ORIGINAL EQUIPMENT MANUFACTURER (OEM) NOTES
FCC Caution: Any changes or modifications not expressly approved by the party responsible for compliance could void the user's authority to operate this equipment.
The OEM must certify the final end product to comply with unintentional radiators (FCC Sections 15.107 and 15.109) before declaring compliance of the final product to Part 15 of the FCC rules and regulations. Integration into devices that are directly or indirectly connected to AC lines must add with Class II Permissive Change.
The OEM must comply with the FCC labeling requirements. If the module's label is not visible when installed, then an additional permanent label must be applied on the outside of the finished product which states: "Contains transmitter module FCC ID: 2AOFDL-LRNTB25". Additionally, the following statement should be included on the label and in the final product's user manual: "This device complies with Part 15 of the FCC Rules. Operation is subject to the following two conditions: (1) This device may not cause harmful interferences, and (2) this device must accept any interference received, including interference that may cause undesired operation."
The module is allowed to be installed in mobile and portable applications. A module or modules can only be used without additional authorizations if they have been tested and granted under the same intended end-use operational conditions, including simultaneous transmission operations. When they have not been tested and granted in this manner, additional testing and/or FCC application filing may be required. The most straightforward approach to address additional testing conditions is to have the grantee responsible for the certification of at least one of the modules submit a permissive change application.

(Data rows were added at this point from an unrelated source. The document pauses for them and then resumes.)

$ cat config.mk
export PLATFORM = sky130hd
export DESIGN_NAME = asu_top
export DESIGN_NICKNAME = d
export VERILOG_FILES = /design/src/core/asu_fifo_note.sv /design/src/core/asu_pkg.sv /design/src/core/asu_top.sv
export VERILOG_INCLUDE_DIRS = /design/src /design/src/core
export SDC_FILE = /design/constraint.sdc
export NUM_CORES = 1
export LEC_CHECK = 0
export ABC_AREA = 1
export BUFFER_PORTS_ARGS = -buffer_cell sky130_fd_sc_hd__buf_2
export CORE_ASPECT_RATIO = 0.6
export CORE_MARGIN = 4
export CORE_UTILIZATION = 60
export DETAILED_ROUTE_END_ITERATION = 16
export MAX_ROUTING_LAYER = met4
export PLACE_DENSITY = 0.78
export SLEW_MARGIN = 20
export SYNTH_ARGS = -nofsm -noshare
export SYNTH_HDL_FRONTEND = slang
export SYNTH_SLANG_ARGS = --single-unit
$ cat constraint.sdc
create_clock -name clk -period 5.74 [get_ports clk]
set_input_delay 0.287 -clock clk [delete_from_list [all_inputs] [get_ports clk]]
set_output_delay 0.287 -clock clk [all_outputs]
set_load 0.05 [all_outputs]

When having a module grantee file a permissive change is not practical or feasible, the following guidance provides some additional options for host manufacturers. Integrations using modules where additional testing and/or FCC application filing(s) may be required are: (A) a module used in devices requiring additional RF exposure compliance information (e.g., MPE evaluation or SAR testing); (B) limited and/or split modules not meeting all of the module requirements; and (C) simultaneous transmissions for independent collocated transmitters not previously granted together.
This Module is full modular approval, it is limited to OEM installation ONLY. Integration into devices that are directly or indirectly connected to AC lines must add with Class II Permissive Change. (OEM) Integrator has to assure compliance of the entire end product include the integrated Module. Additional measurements (15B) and/or equipment authorizations (e.g. Verification) may need to be addressed depending on co-location or simultaneous transmission issues if applicable. (OEM) Integrator is reminded to assure that these installation instructions will not be made available to the end user.